In general, it can be concluded that assembly of aDNA is highly dependent on the amount of endogenous DNA in the sample and thus the coverage of each base (Zerbino & Birney, 2008). We are able to improve results generated by current assembly programs. However, the information gain generated by the second layer assembly is dependent on the quality of the first layer assemblies. Thus if the first layer assemblies are of low quality, the second layer assembly cannot improve them significantly. In the example of the pestis data, the second layer assembly could improve on the contigs generated in the first layer assemblies but could not create an almost perfect assembly, as was the case on the leprosy dataset where the contigs in the first layer assemblies were already of high quality. First tests showed that in order to achieve an assembly covering all but the repetitive regions continuously, the input reads should achieve at least a coverage of 10–15X, where more than 90% of the genome should be covered more than five times. Of course this is not the only criteria, which can be seen from the pestis data, so more experiments have to be done in order to identify the reasons that make the assembly of an ancient genome possible.
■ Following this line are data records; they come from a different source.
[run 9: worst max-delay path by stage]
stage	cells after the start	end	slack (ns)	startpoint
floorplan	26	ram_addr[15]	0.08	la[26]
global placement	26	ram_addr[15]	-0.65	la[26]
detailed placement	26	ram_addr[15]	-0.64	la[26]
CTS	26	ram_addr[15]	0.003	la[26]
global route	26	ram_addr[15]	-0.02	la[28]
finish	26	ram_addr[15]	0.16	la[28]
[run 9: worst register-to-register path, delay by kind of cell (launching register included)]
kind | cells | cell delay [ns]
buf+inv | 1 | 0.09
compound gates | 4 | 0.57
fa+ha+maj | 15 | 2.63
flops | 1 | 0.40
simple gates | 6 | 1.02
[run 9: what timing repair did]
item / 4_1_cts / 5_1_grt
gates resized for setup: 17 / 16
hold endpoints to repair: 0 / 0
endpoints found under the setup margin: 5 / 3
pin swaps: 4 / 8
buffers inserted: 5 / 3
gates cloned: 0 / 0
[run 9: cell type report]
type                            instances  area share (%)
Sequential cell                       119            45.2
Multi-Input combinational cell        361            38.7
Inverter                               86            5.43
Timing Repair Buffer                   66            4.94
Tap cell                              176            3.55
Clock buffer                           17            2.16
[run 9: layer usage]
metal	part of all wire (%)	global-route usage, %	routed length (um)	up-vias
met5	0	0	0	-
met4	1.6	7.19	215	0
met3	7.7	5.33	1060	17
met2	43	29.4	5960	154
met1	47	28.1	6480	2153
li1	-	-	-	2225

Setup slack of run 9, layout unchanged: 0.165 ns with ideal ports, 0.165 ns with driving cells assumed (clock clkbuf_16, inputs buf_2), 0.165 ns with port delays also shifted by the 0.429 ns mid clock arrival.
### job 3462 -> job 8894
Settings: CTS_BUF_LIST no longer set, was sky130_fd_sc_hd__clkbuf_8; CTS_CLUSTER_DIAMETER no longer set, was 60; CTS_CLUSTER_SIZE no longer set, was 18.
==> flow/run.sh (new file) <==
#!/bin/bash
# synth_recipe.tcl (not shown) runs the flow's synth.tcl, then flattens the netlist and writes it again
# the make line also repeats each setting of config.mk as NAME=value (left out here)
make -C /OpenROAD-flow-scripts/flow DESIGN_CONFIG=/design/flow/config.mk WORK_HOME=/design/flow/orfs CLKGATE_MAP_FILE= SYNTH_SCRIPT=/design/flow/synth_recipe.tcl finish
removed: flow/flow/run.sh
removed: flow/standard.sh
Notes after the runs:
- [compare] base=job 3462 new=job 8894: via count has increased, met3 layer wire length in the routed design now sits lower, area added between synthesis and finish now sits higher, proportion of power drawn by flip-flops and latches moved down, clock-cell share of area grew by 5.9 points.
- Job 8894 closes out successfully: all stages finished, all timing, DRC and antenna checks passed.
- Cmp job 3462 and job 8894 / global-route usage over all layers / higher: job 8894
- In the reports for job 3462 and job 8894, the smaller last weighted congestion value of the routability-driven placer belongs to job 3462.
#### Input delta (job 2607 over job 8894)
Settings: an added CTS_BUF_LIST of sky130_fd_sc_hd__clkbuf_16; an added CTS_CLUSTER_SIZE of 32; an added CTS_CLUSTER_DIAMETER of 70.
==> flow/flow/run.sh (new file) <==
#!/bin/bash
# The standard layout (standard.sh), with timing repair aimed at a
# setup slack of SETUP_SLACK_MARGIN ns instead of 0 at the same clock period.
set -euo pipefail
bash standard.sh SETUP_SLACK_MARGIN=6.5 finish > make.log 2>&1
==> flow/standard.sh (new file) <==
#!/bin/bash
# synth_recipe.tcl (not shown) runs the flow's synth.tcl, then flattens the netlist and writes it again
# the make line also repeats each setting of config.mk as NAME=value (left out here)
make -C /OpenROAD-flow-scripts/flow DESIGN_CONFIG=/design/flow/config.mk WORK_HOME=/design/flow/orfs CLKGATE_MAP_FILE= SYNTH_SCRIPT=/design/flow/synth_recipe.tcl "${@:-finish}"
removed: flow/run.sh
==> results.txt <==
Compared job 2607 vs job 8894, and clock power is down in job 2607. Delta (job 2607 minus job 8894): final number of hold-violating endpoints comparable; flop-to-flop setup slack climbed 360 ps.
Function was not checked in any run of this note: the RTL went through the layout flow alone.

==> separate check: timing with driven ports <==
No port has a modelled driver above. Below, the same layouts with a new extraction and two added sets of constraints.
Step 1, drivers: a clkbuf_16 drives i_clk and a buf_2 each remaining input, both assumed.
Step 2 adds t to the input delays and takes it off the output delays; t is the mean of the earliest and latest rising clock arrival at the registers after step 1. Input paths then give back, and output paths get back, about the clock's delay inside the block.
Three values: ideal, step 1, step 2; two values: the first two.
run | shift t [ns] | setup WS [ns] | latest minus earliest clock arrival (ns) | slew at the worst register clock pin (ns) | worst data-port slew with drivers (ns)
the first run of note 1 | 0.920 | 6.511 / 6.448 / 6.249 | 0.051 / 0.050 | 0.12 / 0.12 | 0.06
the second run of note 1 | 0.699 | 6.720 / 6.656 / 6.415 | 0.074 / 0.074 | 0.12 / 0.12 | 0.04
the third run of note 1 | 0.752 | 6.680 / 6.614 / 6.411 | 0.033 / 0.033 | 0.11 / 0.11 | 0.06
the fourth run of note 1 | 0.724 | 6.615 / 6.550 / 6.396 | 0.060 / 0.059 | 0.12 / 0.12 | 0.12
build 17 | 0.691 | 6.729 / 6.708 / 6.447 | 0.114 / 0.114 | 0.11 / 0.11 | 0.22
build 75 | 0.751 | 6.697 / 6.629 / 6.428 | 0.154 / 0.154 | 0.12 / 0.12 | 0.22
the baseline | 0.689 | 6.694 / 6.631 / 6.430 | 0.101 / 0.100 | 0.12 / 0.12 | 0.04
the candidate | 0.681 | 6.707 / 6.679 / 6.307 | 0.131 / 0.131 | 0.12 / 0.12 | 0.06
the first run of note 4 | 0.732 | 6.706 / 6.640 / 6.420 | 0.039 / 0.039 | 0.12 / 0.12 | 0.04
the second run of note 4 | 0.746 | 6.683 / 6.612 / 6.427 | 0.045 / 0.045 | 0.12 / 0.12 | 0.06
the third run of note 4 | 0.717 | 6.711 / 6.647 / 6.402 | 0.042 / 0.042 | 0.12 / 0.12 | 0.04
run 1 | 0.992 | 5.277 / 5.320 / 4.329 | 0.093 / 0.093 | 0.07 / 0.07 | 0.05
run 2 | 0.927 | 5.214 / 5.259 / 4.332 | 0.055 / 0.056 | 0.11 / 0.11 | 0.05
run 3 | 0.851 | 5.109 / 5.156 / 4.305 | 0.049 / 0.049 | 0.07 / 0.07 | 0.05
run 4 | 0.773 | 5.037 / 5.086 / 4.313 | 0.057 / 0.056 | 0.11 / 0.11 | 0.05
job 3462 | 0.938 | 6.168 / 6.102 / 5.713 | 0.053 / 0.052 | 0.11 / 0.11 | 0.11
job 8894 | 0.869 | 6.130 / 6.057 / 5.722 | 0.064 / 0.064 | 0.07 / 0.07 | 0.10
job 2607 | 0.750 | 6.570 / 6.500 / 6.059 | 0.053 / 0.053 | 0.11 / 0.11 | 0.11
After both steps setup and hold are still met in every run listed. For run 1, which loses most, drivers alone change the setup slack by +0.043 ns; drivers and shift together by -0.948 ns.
Source: an optimization exercise on an open RTL-to-GDS flow (aim: small area and a short achievable clock period). Production flows keep margins and buffers that such runs may drop. Only simulation tests tie the RTL to the original design; equivalence was not proved. No activity file was given, so power comes from the tool's default toggle rates.

==> flow/design.v (excerpt) <==
module cpu(
    input  wire        clk,
    input  wire        reset,
    output wire [31:0] mem_addr,
    output wire        mem_wr,
    output wire [31:0] mem_wdata,
    input  wire [31:0] mem_rdata,
    output wire        reg_we,
    output wire [4:0]  reg_waddr,
    output wire [31:0] reg_wdata
);
For scale: ~5800 cells after synthesis, ~140 I/O pins, about 72000 sq um of cells after synthesis.
==> flow/config.mk <==
export PLATFORM = sky130hd
export DESIGN_NAME = cpu
export DESIGN_NICKNAME = cpu
export VERILOG_FILES = /design/flow/design.v
export SDC_FILE = /design/flow/constraint.sdc
export NUM_CORES = 8
export LEC_CHECK = 0
export CAP_MARGIN = 35
export CORE_MARGIN = 2
export CORE_UTILIZATION = 40
export CTS_CLUSTER_DIAMETER = 100
export CTS_CLUSTER_SIZE = 25
export SLEW_MARGIN = 35
export BUFFER_PORTS_ARGS = -buffer_cell sky130_fd_sc_hd__buf_2
export SETUP_SLACK_MARGIN = 59.5
==> flow/constraint.sdc <==
create_clock -name core_clock -period 76.0 [get_ports {clk}]
set_input_delay 15.2000 -clock core_clock [delete_from_list [all_inputs] [get_ports {clk}]]
set_output_delay 15.2000 -clock core_clock [all_outputs]
set_load 0.01 [all_outputs]
standard.sh (not shown) runs the stock make flow with config.mk's settings and CLKGATE_MAP_FILE= SYNTH_SCRIPT=/design/flow/synth_recipe.tcl, a recipe that flattens the netlist after the stock synthesis.
==> flow/flow/run.sh <==
#!/bin/bash
# Layout flow: the standard layout (standard.sh, unchanged synthesis,
# floorplan, power grid, placement, CTS and routing), with two settings added
# to its config.mk:
#  - the port buffers that placement inserts on every input and output are
#    plain buffers (buf_2) rather than the resizer's default pick;
#  - the resizer's setup margin asks repair_timing to keep working on paths
#    until they would meet a shorter period (the SDC and clock are unchanged).
# Each tool's output goes to the logs below and to ORFS's own logs in orfs/logs.
set -euo pipefail
MARGIN=${SETUP_MARGIN_NS:-59.5}
{
  echo 'export BUFFER_PORTS_ARGS = -buffer_cell sky130_fd_sc_hd__buf_2'
  echo "export SETUP_SLACK_MARGIN = ${MARGIN}"
} >> config.mk
bash standard.sh synth > standard_synth.log 2>&1
bash standard.sh > standard_layout.log 2>&1
The baseline went through all stages and came out clean.
This is an optimization exercise on Yosys and OpenROAD, whose aim is small area, not a production implementation.
Power and IR drop assume default switching activity.

==> flow/design.v <==
module top_module (
    input wire clk,
    input wire reset,
    input wire rx,
    input wire mode_switch,
    input wire btn_up,
    input wire btn_down,
    output wire pwm_fan,
    output wire in1,
    output wire in2,
    output wire in3,
    output wire [3:0] an,
    output wire [6:0] seg,
    output wire dp
);
    localparam [6:0] U_S0 = 7'b0011010, U_S52 = 7'b0000001, U_END = 7'b1001101;
    reg rx1, rx2;
    reg busy;
    reg [6:0] cnt;
    reg [9:0] sh;       
    reg [7:0] tdf;
    always @(posedge clk or posedge reset)
        if (reset) begin rx1 <= 1'b1; rx2 <= 1'b1; end
        else begin rx1 <= rx; rx2 <= rx1; end
    wire utick = (cnt == U_END);
    always @(posedge clk)
        cnt <= busy ? {cnt[5:0], ~(cnt[0] ^ cnt[6]) ^ utick} : U_S52;
    always @(posedge clk or posedge reset)
        if (reset) busy <= 1'b0;
        else busy <= busy ? ~(utick & sh[0]) : ~rx2;
    always @(posedge clk)
        if (!busy) sh <= 10'b1000000000;
        else if (utick & ~sh[0]) sh <= {rx2, sh[9:1]};
    wire dv = ~busy & (cnt == U_S0);
    always @(posedge clk or posedge reset)
        if (reset) tdf <= 8'd0;
        else if (dv) tdf <= sh[9:2];
    localparam [16:0] C_LIM = 17'b01001010111000001;    
    reg [6:0] usp;
    reg [16:0] count;
    wire up = btn_up & (usp != 7'd99);
    wire dn = ~up & btn_down & (usp != 7'd0);
    wire active = mode_switch & (up | dn);
    wire lim = (count == C_LIM);
    always @(posedge clk)
        count <= (active & ~lim & ~reset) ? {count[15:0], ~(count[16] ^ count[2])} : 17'd0;
    always @(posedge clk or posedge reset)
        if (reset) usp <= 7'd24;
        else if (active & lim) usp <= up ? usp + 7'd1 : usp - 7'd1;
    wire [7:0] csp = mode_switch ? {1'b0, usp} : 8'd24;
    wire [8:0] dd = {1'b0, csp} - {1'b0, tdf};
    wire [7:0] d = dd[7:0];
    wire fan_en = dd[8];
    reg [7:0] e1, e2, e3, e4;
    reg f1, g;
    reg [13:0] ctl;
    always @(posedge clk or posedge reset)
        if (reset) begin e1 <= 8'd0; e3 <= 8'd0; f1 <= 1'b1; g <= 1'b0; end
        else begin e1 <= d; e3 <= e2; f1 <= 1'b0; g <= f1; end
    always @(posedge clk) begin
        e2 <= e1;
        e4 <= e3;
    end
    wire [7:0] e2x = e2 | {3'b000, g, g, 3'b000};
    always @(posedge clk or posedge reset)
        if (reset) ctl <= 14'd0;
        else ctl <= ctl + {4'b0, e2x, 2'b0} - {5'b0, e3, 1'b0} + {6'b0, e4};
    reg [15:0] pc;
    reg pwm;
    always @(posedge clk or posedge reset)
        if (reset) pc <= 16'd0;
        else pc <= pc + 16'd1;
    always @(posedge clk) pwm <= (pc[15:2] < ctl);
    assign pwm_fan = fan_en & pwm;
    assign in1 = ~(tdf < {1'b0, usp});
    assign in2 = (tdf > {1'b0, usp});
    assign in3 = ~in2;
    localparam [9:0] R_S0 = 10'b0111010011, R_END = 10'b1011101001;
    reg [9:0] rc;
    reg [1:0] sel;
    reg [3:0] sd;
    wire rtick = (rc == R_END);
    always @(posedge clk or posedge reset)
        if (reset) rc <= R_S0;
        else rc <= {rc[8:0], ~(rc[2] ^ rc[9]) ^ rtick};
    wire [1:0] sel_n = sel + {1'b0, rtick};
    always @(posedge clk or posedge reset)
        if (reset) sel <= 2'd0;
        else sel <= sel_n;
    wire [7:0] tin = mode_switch ? {1'b0, usp} : tdf;
    wire [3:0] tens = (tin / 8'd10) % 8'd10;
    wire [3:0] ones = tin % 8'd10;
    always @(posedge clk)
        sd <= (sel_n == 2'd0) ? tens : (sel_n == 2'd1) ? ones : 4'd0;
    assign an = (sel == 2'd0) ? 4'b0111 : (sel == 2'd1) ? 4'b1011 : (sel == 2'd2) ? 4'b1101 : 4'b1110;
    assign dp = (sel != 2'd1);
    reg [6:0] sg;
    always @(*)
        case (sd)
            4'd0: sg = 7'b1000000;
            4'd1: sg = 7'b1111001;
            4'd2: sg = 7'b0100100;
            4'd3: sg = 7'b0110000;
            4'd4: sg = 7'b0011001;
            4'd5: sg = 7'b0010010;
            4'd6: sg = 7'b0000010;
            4'd7: sg = 7'b1111000;
            4'd8: sg = 7'b0000000;
            4'd9: sg = 7'b0010000;
            default: sg = 7'b1111111;
        endcase
    assign seg = sg;
endmodule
The runtime scales linearly with the number of input reads, which is no problem for small bacterial datasets. Since parallelization of our pipeline is straightforward, assembly of ancient human genome samples will also be feasible.
We have shown that our approach is able to improve the assembly of ancient DNA samples. However, this approach is not limited to ancient samples. In the paper by Arora et al. (2016), we used this two-layer assembly approach on modern, hard to cultivate Treponema pallidum samples. The processing of these samples also resulted in only short fragments similar to ancient DNA. There, we were able to use our assembly approach to verify that a gene is missing in certain samples.
Software Availability
We have developed an automated software pipeline, written in JAVA which will allow other researchers to use our methodology. This pipeline is available on GitHub: https://github.com/Integrative-Transcriptomics/MADAM.
Supplemental Information
Runtime scaling of our approach
The dots show the time in min using 1,2,5,10,15.1 mio input reads. The black line shows the linear regression and the grey area depicts the 95% confidence region.